Convolutional neural networks (CNNs) are essential tools for computer vision tasks, but they lack traditionally desired properties of extracted features that could further improve model performance, e.g., rotational equivariance. Such properties are ubiquitous in biomedical images, which often lack explicit orientation. While current work largely relies on data augmentation or explicit modules to capture orientation information, this comes at the expense of increased training costs or ineffective approximations of the desired equivariance. To overcome these challenges, we propose a novel and efficient implementation of the Symmetric Rotation-Equivariant (SRE) Convolution (SRE-Conv) kernel, designed to learn rotation-invariant features while simultaneously compressing the model size.

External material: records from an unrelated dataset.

**src/rtl/data_mem_responder_pkg.sv**
```systemverilog
`default_nettype none
// +----------------------------------------------------------------------------+
// | Module      : cpu_mem_pkg                                                  |
// | Description : Shared constants and FSM state encoding for the memory-stage |
// |               data-memory responder.                                       |
// | Revision    : 1.0 - initial release                                        |
// +----------------------------------------------------------------------------+
package cpu_mem_pkg;

  // Default geometry of the data memory path
  localparam int unsigned C_ADDR_W    = 16;
  localparam int unsigned C_DATA_W    = 16;
  localparam int unsigned C_MEM_WORDS = 1024;

  // Responder FSM state encoding
  typedef logic [1:0] state_t;
  localparam logic [1:0] ST_IDLE      = 2'd0;
  localparam logic [1:0] ST_ISSUE     = 2'd1;
  localparam logic [1:0] ST_READ_WAIT = 2'd2;
  localparam logic [1:0] ST_RESP      = 2'd3;

  // Unsigned range check done in a wide domain so any ADDR_W up to 64 works
  function automatic logic addr_in_range(input logic [63:0] addr,
                                         input int unsigned words);
    return addr < 64'(words);
  endfunction

endpackage
`default_nettype wire

```
**src/rtl/data_mem_responder_if.sv**
```systemverilog
`default_nettype none
// +----------------------------------------------------------------------------+
// | Module      : data_mem_responder_if                                        |
// | Description : Request/response valid-ready bus between the memory stage    |
// |               (master) and the data-memory responder (slave).              |
// | Revision    : 1.0 - initial release                                        |
// +----------------------------------------------------------------------------+
interface data_mem_responder_if
  import cpu_mem_pkg::*;
#(
  parameter int unsigned ADDR_W = C_ADDR_W,
  parameter int unsigned DATA_W = C_DATA_W
);

  // Request channel
  logic              req_valid;
  logic              req_ready;
  logic              req_we;
  logic [ADDR_W-1:0] req_addr;
  logic [DATA_W-1:0] req_wdata;

  // Response channel
  logic              rsp_valid;
  logic              rsp_ready;
  logic [DATA_W-1:0] rsp_rdata;
  logic              rsp_err;

  // Initiator side: the pipeline memory stage
  modport master (
    output req_valid, req_we, req_addr, req_wdata, rsp_ready,
    input  req_ready, rsp_valid, rsp_rdata, rsp_err
  );

  // Responder side: this block
  modport slave (
    input  req_valid, req_we, req_addr, req_wdata, rsp_ready,
    output req_ready, rsp_valid, rsp_rdata, rsp_err
  );

endinterface
`default_nettype wire

```
**src/rtl/data_mem_responder.sv**
```systemverilog
`default_nettype none
// +----------------------------------------------------------------------------+
// | Module      : data_mem_responder                                           |
// | Description : Single-outstanding load/store responder driving a 1-cycle    |
// |               registered-read synchronous RAM, with address range check.   |
// | Revision    : 1.0 - initial release                                        |
// +----------------------------------------------------------------------------+
module data_mem_responder
  import cpu_mem_pkg::*;
#(
  parameter int unsigned ADDR_W    = C_ADDR_W,
  parameter int unsigned DATA_W    = C_DATA_W,
  parameter int unsigned MEM_WORDS = C_MEM_WORDS
) (
  input  wire logic              clk,
  input  wire logic              reset,
  data_mem_responder_if.slave    bus,
  output logic [ADDR_W-1:0]      ram_addr,
  output logic [DATA_W-1:0]      ram_wdata,
  output logic                   ram_wren,
  input  wire logic [DATA_W-1:0] ram_q
);

  state_t            r_state;
  logic              r_is_store;
  logic              r_rsp_valid;
  logic [DATA_W-1:0] r_rsp_rdata;
  logic              r_rsp_err;
  logic [ADDR_W-1:0] r_ram_addr;
  logic [DATA_W-1:0] r_ram_wdata;
  logic              r_ram_wren;

  logic              w_accept;
  logic              w_in_range;
  logic              w_rsp_done;

  // Request/response handshake qualifiers
  assign w_accept   = bus.req_valid && (r_state == ST_IDLE);
  assign w_in_range = addr_in_range(64'(bus.req_addr), MEM_WORDS);
  assign w_rsp_done = r_rsp_valid && bus.rsp_ready;

  // Sequencer: accept, drive RAM, collect read data, hold response until taken
  always_ff @(posedge clk) begin
    if (!reset) begin
      r_state     <= ST_IDLE;
      r_is_store  <= 1'b0;
      r_rsp_valid <= 1'b0;
      r_rsp_rdata <= '0;
      r_rsp_err   <= 1'b0;
      r_ram_addr  <= '0;
      r_ram_wdata <= '0;
      r_ram_wren  <= 1'b0;
    end else begin
      case (r_state)
        ST_IDLE: begin
          if (w_accept) begin
            if (w_in_range) begin
              // Latch the whole request; RAM sees it during ISSUE
              r_ram_addr  <= bus.req_addr;
              r_ram_wdata <= bus.req_wdata;
              r_ram_wren  <= bus.req_we;
              r_is_store  <= bus.req_we;
              r_state     <= ST_ISSUE;
            end else begin
              // Out-of-range: answer immediately, never touch the RAM
              r_rsp_err   <= 1'b1;
              r_rsp_rdata <= '0;
              r_rsp_valid <= 1'b1;
              r_state     <= ST_RESP;
            end
          end
        end

        ST_ISSUE: begin
          // Write strobe lasts exactly this one cycle
          r_ram_wren <= 1'b0;
          if (r_is_store) begin
            r_rsp_err   <= 1'b0;
            r_rsp_rdata <= '0;
            r_rsp_valid <= 1'b1;
            r_state     <= ST_RESP;
          end else begin
            r_state <= ST_READ_WAIT;
          end
        end

        ST_READ_WAIT: begin
          // RAM registered its read at the end of ISSUE; q is valid now
          r_rsp_rdata <= ram_q;
          r_rsp_err   <= 1'b0;
          r_rsp_valid <= 1'b1;
          r_state     <= ST_RESP;
        end

        ST_RESP: begin
          if (w_rsp_done) begin
            r_rsp_valid <= 1'b0;
            r_state     <= ST_IDLE;
          end
        end

        default: begin
          r_state     <= ST_IDLE;
          r_rsp_valid <= 1'b0;
          r_ram_wren  <= 1'b0;
        end
      endcase
    end
  end

  assign bus.req_ready = (r_state == ST_IDLE);
  assign bus.rsp_valid = r_rsp_valid;
  assign bus.rsp_rdata = r_rsp_rdata;
  assign bus.rsp_err   = r_rsp_err;

  assign ram_addr  = r_ram_addr;
  assign ram_wdata = r_ram_wdata;
  assign ram_wren  = r_ram_wren;

endmodule
`default_nettype wire

```
**src/flat_wrapper.sv**
```systemverilog
// flat-port wrapper written by rule: the top's interface ports become plain ports
module data_mem_responder_flat import cpu_mem_pkg::*;
#(
  parameter int unsigned ADDR_W    = C_ADDR_W,
  parameter int unsigned DATA_W    = C_DATA_W,
  parameter int unsigned MEM_WORDS = C_MEM_WORDS
)
  (clk, reset, ram_addr, ram_wdata, ram_wren, ram_q, bus_req_valid, bus_req_we, bus_req_addr, bus_req_wdata, bus_rsp_ready, bus_req_ready, bus_rsp_valid, bus_rsp_rdata, bus_rsp_err);
  data_mem_responder_if #(.ADDR_W(ADDR_W), .DATA_W(DATA_W)) bus_i ();
  input  wire logic clk;
  input  wire logic reset;
  output logic [ADDR_W-1:0] ram_addr;
  output logic [DATA_W-1:0] ram_wdata;
  output logic ram_wren;
  input  wire logic [DATA_W-1:0] ram_q;
  input wire logic [$bits(bus_i.req_valid)-1:0] bus_req_valid;
  input wire logic [$bits(bus_i.req_we)-1:0] bus_req_we;
  input wire logic [$bits(bus_i.req_addr)-1:0] bus_req_addr;
  input wire logic [$bits(bus_i.req_wdata)-1:0] bus_req_wdata;
  input wire logic [$bits(bus_i.rsp_ready)-1:0] bus_rsp_ready;
  output wire logic [$bits(bus_i.req_ready)-1:0] bus_req_ready;
  output wire logic [$bits(bus_i.rsp_valid)-1:0] bus_rsp_valid;
  output wire logic [$bits(bus_i.rsp_rdata)-1:0] bus_rsp_rdata;
  output wire logic [$bits(bus_i.rsp_err)-1:0] bus_rsp_err;
  assign bus_i.req_valid = bus_req_valid;
  assign bus_i.req_we = bus_req_we;
  assign bus_i.req_addr = bus_req_addr;
  assign bus_i.req_wdata = bus_req_wdata;
  assign bus_i.rsp_ready = bus_rsp_ready;
  assign bus_req_ready = bus_i.req_ready;
  assign bus_rsp_valid = bus_i.rsp_valid;
  assign bus_rsp_rdata = bus_i.rsp_rdata;
  assign bus_rsp_err = bus_i.rsp_err;
  data_mem_responder #(.ADDR_W(ADDR_W), .DATA_W(DATA_W), .MEM_WORDS(MEM_WORDS)) u_core (.clk(clk), .reset(reset), .bus(bus_i), .ram_addr(ram_addr), .ram_wdata(ram_wdata), .ram_wren(ram_wren), .ram_q(ram_q));
endmodule
```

The SRE-Conv kernel can easily be incorporated into any CNN backbone. We validate the ability of a deep SRE-CNN to capture equivariance to rotation using the public MedMNISTv2 dataset (16 total tasks). SRE-Conv-CNN demonstrated improved rotated image classification performance accuracy on all 16 test datasets in both 2D and 3D images, all while increasing efficiency with fewer parameters and reduced memory footprint. The code is available at https://github.com/XYPB/SRE-Conv.

Figures (2)

• Figure 1: Proposed SRE-Conv Kernel. To construct an SRE-Conv kernel of arbitrary size $k\times k$ with $b$ discrete symmetric bands and $C$ channels, we multiply a small trainable weight matrix $\Theta$ with a pre-defined binary index matrix $M^f_I$ (fixed during training). An SRE-Conv layer can be used in place of any standard convolution layer.
• Figure 2: Feature Map Visualization. We visualize feature maps of the conventional R18 (Conv.) and our SRE-Conv R18 models on two 2D MedMNISTv2 datasets. We rotate input images in $60^\circ$ increments, extract the averaged first layer feature map, and unrotate the feature map back to align with the original input. We apply a circle mask for visualization.